Prompt | Show, from the records below, all lines that contain the word "asynchronous".

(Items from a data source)
● ● ● ● ●

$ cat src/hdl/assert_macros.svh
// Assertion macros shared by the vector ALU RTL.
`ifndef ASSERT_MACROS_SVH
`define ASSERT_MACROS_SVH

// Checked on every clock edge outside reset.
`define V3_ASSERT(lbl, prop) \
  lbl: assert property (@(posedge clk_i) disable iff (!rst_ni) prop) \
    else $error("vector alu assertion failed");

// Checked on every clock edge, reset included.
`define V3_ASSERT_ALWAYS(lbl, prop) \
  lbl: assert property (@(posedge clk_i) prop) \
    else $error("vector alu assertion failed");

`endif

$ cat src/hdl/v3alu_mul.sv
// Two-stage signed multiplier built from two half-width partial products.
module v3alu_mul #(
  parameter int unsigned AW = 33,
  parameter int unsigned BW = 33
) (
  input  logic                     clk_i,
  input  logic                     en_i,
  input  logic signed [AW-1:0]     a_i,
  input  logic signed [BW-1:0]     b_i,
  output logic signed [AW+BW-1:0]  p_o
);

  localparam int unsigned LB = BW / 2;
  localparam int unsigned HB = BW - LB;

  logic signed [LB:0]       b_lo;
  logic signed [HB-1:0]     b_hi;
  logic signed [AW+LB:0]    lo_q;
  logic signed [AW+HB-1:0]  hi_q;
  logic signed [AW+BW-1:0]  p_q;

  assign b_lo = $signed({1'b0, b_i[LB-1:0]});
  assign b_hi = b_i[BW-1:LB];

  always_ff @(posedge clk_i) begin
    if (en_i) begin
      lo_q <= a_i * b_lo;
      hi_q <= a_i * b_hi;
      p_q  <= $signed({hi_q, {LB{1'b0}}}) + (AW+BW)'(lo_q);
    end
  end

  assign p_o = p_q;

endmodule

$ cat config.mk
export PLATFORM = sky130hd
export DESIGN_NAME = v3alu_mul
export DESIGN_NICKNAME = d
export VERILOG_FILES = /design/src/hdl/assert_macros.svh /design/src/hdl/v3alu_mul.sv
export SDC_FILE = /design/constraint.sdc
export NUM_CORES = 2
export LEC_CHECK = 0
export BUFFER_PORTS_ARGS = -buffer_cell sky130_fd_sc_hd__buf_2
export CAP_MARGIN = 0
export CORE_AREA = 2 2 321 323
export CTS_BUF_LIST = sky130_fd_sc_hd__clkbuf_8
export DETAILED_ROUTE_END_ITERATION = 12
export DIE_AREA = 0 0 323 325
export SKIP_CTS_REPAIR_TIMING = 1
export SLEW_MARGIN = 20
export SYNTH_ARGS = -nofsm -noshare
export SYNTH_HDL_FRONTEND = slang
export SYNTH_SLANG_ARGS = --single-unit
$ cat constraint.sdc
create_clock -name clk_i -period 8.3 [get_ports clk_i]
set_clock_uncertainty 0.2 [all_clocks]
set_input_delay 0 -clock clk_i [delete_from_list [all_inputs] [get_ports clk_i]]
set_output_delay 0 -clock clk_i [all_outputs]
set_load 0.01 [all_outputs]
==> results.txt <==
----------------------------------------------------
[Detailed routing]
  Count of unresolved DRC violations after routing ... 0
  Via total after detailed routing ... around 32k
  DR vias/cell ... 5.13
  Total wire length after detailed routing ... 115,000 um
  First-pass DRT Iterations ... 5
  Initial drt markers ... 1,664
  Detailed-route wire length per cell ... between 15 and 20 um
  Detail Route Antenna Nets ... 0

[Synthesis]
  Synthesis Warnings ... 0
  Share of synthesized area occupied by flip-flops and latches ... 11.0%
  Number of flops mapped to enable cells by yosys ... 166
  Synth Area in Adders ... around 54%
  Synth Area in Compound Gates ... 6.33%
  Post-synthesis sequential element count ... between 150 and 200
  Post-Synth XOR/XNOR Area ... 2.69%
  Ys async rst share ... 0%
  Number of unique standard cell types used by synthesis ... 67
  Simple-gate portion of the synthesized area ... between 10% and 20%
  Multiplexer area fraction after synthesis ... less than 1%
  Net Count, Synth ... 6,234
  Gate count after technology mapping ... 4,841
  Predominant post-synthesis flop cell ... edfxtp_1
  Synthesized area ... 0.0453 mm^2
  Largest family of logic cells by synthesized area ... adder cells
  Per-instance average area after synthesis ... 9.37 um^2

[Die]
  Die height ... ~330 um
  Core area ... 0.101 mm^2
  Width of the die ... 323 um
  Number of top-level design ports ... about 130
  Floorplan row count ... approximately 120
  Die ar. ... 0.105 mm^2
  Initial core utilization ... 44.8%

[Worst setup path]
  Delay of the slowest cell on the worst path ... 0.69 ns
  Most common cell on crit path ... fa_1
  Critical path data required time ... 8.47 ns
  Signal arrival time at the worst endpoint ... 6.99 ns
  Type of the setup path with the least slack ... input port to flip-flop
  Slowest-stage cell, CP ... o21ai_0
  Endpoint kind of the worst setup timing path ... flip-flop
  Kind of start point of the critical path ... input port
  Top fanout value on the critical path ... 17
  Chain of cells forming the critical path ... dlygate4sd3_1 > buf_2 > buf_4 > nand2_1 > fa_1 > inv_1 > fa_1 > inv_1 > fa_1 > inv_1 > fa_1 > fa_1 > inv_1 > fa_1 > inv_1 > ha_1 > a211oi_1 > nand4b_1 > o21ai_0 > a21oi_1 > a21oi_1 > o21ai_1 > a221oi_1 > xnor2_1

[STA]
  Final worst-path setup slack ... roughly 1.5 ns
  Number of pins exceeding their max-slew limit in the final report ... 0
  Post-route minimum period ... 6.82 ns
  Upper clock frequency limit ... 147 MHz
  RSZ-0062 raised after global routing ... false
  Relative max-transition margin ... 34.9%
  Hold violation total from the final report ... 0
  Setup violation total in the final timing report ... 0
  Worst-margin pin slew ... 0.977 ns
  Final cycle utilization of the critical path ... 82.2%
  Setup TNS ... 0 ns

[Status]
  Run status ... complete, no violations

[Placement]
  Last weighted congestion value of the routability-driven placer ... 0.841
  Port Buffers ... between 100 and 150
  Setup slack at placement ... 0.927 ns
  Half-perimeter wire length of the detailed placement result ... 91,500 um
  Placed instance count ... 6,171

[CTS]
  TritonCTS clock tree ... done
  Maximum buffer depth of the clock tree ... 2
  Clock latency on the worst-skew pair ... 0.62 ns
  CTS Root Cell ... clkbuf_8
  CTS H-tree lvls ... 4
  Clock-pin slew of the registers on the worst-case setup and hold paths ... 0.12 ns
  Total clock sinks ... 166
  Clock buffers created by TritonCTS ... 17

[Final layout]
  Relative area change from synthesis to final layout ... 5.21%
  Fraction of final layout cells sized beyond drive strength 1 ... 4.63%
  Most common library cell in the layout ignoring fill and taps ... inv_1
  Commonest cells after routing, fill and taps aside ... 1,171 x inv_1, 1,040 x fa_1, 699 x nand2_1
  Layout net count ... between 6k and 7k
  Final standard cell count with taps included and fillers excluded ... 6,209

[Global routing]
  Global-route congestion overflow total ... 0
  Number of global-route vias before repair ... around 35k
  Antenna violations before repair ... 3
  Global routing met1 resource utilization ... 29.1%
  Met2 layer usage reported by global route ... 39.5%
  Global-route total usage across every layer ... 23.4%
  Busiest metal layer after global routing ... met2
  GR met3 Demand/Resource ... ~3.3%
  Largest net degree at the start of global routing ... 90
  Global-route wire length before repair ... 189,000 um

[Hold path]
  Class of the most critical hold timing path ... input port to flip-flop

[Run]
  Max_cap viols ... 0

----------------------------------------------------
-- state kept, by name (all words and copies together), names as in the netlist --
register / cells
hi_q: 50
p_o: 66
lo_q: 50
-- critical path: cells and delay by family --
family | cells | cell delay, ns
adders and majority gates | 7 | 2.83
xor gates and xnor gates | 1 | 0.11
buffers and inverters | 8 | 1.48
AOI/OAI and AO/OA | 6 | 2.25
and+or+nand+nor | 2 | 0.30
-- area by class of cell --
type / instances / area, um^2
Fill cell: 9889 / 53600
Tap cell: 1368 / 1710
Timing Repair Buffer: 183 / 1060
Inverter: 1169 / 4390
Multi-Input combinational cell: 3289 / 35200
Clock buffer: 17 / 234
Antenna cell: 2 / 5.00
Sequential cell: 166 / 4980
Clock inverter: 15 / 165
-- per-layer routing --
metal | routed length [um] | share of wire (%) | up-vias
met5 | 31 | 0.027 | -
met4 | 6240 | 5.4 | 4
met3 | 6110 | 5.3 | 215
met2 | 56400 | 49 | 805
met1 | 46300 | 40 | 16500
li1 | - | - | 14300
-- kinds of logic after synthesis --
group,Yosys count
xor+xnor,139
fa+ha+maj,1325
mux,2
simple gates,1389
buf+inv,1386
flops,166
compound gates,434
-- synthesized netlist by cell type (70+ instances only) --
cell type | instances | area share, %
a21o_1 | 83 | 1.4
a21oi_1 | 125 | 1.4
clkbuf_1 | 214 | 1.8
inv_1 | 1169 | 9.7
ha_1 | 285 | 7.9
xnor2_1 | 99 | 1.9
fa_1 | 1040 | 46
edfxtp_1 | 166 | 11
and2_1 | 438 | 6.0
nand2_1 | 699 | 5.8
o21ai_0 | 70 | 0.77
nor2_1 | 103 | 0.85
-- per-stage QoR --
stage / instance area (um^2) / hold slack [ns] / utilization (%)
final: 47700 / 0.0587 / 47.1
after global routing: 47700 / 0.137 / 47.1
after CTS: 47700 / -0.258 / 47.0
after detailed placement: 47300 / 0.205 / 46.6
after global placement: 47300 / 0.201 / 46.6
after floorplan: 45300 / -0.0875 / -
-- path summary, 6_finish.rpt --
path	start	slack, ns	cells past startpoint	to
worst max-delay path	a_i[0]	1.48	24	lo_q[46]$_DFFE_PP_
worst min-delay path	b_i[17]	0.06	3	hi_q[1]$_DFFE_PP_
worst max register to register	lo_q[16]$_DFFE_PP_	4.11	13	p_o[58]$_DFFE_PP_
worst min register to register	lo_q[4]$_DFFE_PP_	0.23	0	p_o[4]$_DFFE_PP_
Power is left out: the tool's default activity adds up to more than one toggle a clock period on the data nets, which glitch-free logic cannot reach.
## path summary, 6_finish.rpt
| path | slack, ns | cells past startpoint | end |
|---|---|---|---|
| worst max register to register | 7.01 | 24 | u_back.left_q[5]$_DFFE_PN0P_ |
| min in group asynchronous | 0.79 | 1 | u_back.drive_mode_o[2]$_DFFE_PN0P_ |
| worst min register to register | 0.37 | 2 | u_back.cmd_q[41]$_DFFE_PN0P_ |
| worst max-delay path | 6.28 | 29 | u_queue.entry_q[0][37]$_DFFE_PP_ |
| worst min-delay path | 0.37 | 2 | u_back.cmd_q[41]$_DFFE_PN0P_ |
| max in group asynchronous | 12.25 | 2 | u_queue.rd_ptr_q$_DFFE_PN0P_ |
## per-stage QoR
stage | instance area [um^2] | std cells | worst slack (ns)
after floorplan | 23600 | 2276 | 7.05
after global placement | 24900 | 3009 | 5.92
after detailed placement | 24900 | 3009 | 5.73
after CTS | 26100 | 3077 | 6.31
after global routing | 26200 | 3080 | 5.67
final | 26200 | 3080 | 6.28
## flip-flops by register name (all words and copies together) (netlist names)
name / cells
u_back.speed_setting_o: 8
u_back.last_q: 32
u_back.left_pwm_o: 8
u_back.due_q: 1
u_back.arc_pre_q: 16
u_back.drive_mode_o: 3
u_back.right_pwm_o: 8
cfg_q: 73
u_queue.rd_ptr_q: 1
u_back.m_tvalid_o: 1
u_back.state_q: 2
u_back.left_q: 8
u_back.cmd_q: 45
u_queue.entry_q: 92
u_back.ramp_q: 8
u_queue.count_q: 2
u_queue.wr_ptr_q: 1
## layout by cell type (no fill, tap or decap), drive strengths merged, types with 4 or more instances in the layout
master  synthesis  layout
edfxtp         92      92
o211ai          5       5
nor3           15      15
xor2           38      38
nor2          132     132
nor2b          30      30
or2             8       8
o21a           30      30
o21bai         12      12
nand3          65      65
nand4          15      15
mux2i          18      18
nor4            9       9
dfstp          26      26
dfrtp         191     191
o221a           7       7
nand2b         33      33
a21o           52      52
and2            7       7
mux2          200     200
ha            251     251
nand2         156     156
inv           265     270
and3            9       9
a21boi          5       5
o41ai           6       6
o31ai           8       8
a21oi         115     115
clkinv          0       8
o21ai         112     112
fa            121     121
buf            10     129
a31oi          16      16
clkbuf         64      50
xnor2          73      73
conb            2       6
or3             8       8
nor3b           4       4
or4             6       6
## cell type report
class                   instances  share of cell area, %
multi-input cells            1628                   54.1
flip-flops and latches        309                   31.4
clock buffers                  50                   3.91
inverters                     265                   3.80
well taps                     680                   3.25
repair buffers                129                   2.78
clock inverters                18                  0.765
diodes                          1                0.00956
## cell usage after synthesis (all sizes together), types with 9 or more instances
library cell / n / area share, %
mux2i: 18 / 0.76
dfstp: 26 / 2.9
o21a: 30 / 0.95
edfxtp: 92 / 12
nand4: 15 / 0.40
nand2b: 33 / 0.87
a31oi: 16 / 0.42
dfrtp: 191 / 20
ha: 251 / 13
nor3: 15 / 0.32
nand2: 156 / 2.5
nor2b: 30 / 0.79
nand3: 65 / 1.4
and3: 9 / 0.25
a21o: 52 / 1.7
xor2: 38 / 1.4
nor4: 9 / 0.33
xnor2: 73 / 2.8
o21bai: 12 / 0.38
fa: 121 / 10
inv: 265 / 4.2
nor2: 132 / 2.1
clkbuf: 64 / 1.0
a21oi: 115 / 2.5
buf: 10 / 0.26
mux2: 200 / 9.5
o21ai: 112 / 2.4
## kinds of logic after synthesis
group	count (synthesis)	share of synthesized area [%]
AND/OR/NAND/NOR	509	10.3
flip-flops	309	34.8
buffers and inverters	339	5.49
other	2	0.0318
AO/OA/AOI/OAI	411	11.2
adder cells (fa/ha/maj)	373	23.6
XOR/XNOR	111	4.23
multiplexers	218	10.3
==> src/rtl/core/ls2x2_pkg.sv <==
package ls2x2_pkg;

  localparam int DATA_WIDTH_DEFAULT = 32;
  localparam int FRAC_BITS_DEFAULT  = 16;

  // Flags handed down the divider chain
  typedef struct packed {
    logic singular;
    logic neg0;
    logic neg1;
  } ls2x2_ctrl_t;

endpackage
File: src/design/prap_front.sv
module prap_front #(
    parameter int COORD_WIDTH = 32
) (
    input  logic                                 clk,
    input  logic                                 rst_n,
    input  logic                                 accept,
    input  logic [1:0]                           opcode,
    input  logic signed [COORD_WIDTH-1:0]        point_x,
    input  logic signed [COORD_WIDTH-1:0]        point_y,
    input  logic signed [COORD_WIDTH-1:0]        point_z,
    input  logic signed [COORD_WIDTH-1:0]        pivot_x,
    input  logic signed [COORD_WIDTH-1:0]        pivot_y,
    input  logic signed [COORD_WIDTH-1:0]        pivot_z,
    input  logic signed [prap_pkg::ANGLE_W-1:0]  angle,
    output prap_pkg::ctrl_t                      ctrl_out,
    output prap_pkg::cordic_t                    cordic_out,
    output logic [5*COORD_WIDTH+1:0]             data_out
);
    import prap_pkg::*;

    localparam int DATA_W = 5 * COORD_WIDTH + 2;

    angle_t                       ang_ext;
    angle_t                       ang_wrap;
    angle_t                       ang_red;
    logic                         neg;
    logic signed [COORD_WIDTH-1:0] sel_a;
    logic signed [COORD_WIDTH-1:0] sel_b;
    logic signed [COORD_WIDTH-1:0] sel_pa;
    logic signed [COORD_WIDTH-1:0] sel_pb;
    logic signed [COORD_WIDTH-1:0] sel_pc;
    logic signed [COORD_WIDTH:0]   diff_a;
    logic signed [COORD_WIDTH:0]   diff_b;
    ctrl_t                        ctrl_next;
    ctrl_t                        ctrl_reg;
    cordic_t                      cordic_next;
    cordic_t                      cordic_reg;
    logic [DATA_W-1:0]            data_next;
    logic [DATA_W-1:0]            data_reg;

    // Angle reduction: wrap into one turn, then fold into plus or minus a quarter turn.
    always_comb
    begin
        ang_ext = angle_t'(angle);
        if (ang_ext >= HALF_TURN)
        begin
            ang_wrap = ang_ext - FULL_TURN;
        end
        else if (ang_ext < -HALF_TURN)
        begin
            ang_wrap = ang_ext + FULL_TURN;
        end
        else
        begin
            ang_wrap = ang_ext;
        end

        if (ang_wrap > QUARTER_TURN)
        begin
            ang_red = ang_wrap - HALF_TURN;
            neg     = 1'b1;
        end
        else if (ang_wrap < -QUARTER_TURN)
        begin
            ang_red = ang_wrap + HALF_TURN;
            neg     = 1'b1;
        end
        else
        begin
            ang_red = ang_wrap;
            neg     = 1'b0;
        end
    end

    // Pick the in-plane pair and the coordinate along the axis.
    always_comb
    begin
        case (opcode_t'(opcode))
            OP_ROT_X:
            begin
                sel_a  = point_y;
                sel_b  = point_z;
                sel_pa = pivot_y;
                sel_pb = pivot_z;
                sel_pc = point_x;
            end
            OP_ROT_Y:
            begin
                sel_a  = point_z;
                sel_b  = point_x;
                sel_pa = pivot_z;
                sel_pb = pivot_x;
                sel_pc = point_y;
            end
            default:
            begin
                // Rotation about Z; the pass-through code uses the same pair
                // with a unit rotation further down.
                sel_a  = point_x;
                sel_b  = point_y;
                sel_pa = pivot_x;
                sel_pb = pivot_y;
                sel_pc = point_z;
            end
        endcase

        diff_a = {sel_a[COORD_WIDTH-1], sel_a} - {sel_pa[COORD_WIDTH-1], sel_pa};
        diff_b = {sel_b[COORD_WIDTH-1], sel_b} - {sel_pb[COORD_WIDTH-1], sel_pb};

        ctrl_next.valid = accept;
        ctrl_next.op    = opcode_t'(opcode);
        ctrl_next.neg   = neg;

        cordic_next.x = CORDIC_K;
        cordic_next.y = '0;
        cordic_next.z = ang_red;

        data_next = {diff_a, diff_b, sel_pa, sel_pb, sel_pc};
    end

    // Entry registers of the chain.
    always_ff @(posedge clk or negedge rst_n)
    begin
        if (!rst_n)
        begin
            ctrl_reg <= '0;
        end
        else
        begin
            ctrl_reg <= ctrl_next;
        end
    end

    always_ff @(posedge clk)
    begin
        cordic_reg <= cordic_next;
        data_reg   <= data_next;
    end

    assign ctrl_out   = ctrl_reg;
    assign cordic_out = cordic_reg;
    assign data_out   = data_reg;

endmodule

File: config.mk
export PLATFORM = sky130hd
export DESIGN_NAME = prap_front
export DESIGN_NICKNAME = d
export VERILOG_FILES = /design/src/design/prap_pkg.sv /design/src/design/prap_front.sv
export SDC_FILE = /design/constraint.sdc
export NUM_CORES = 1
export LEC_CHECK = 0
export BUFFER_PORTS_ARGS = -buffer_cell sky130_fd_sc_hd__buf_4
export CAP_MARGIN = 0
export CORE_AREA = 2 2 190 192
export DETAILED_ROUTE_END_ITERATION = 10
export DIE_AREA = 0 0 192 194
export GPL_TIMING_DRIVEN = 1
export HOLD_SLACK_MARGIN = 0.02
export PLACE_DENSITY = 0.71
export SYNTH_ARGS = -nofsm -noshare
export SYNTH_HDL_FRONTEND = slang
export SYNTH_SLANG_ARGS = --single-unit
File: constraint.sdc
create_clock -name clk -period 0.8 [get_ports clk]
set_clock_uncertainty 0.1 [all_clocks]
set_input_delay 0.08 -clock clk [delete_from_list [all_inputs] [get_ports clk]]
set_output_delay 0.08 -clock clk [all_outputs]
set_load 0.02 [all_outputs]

● ● ● ● ●

Result for this task |
| min in group asynchronous | 0.79 | 1 | u_back.drive_mode_o[2]$_DFFE_PN0P_ |
| max in group asynchronous | 12.25 | 2 | u_queue.rd_ptr_q$_DFFE_PN0P_ |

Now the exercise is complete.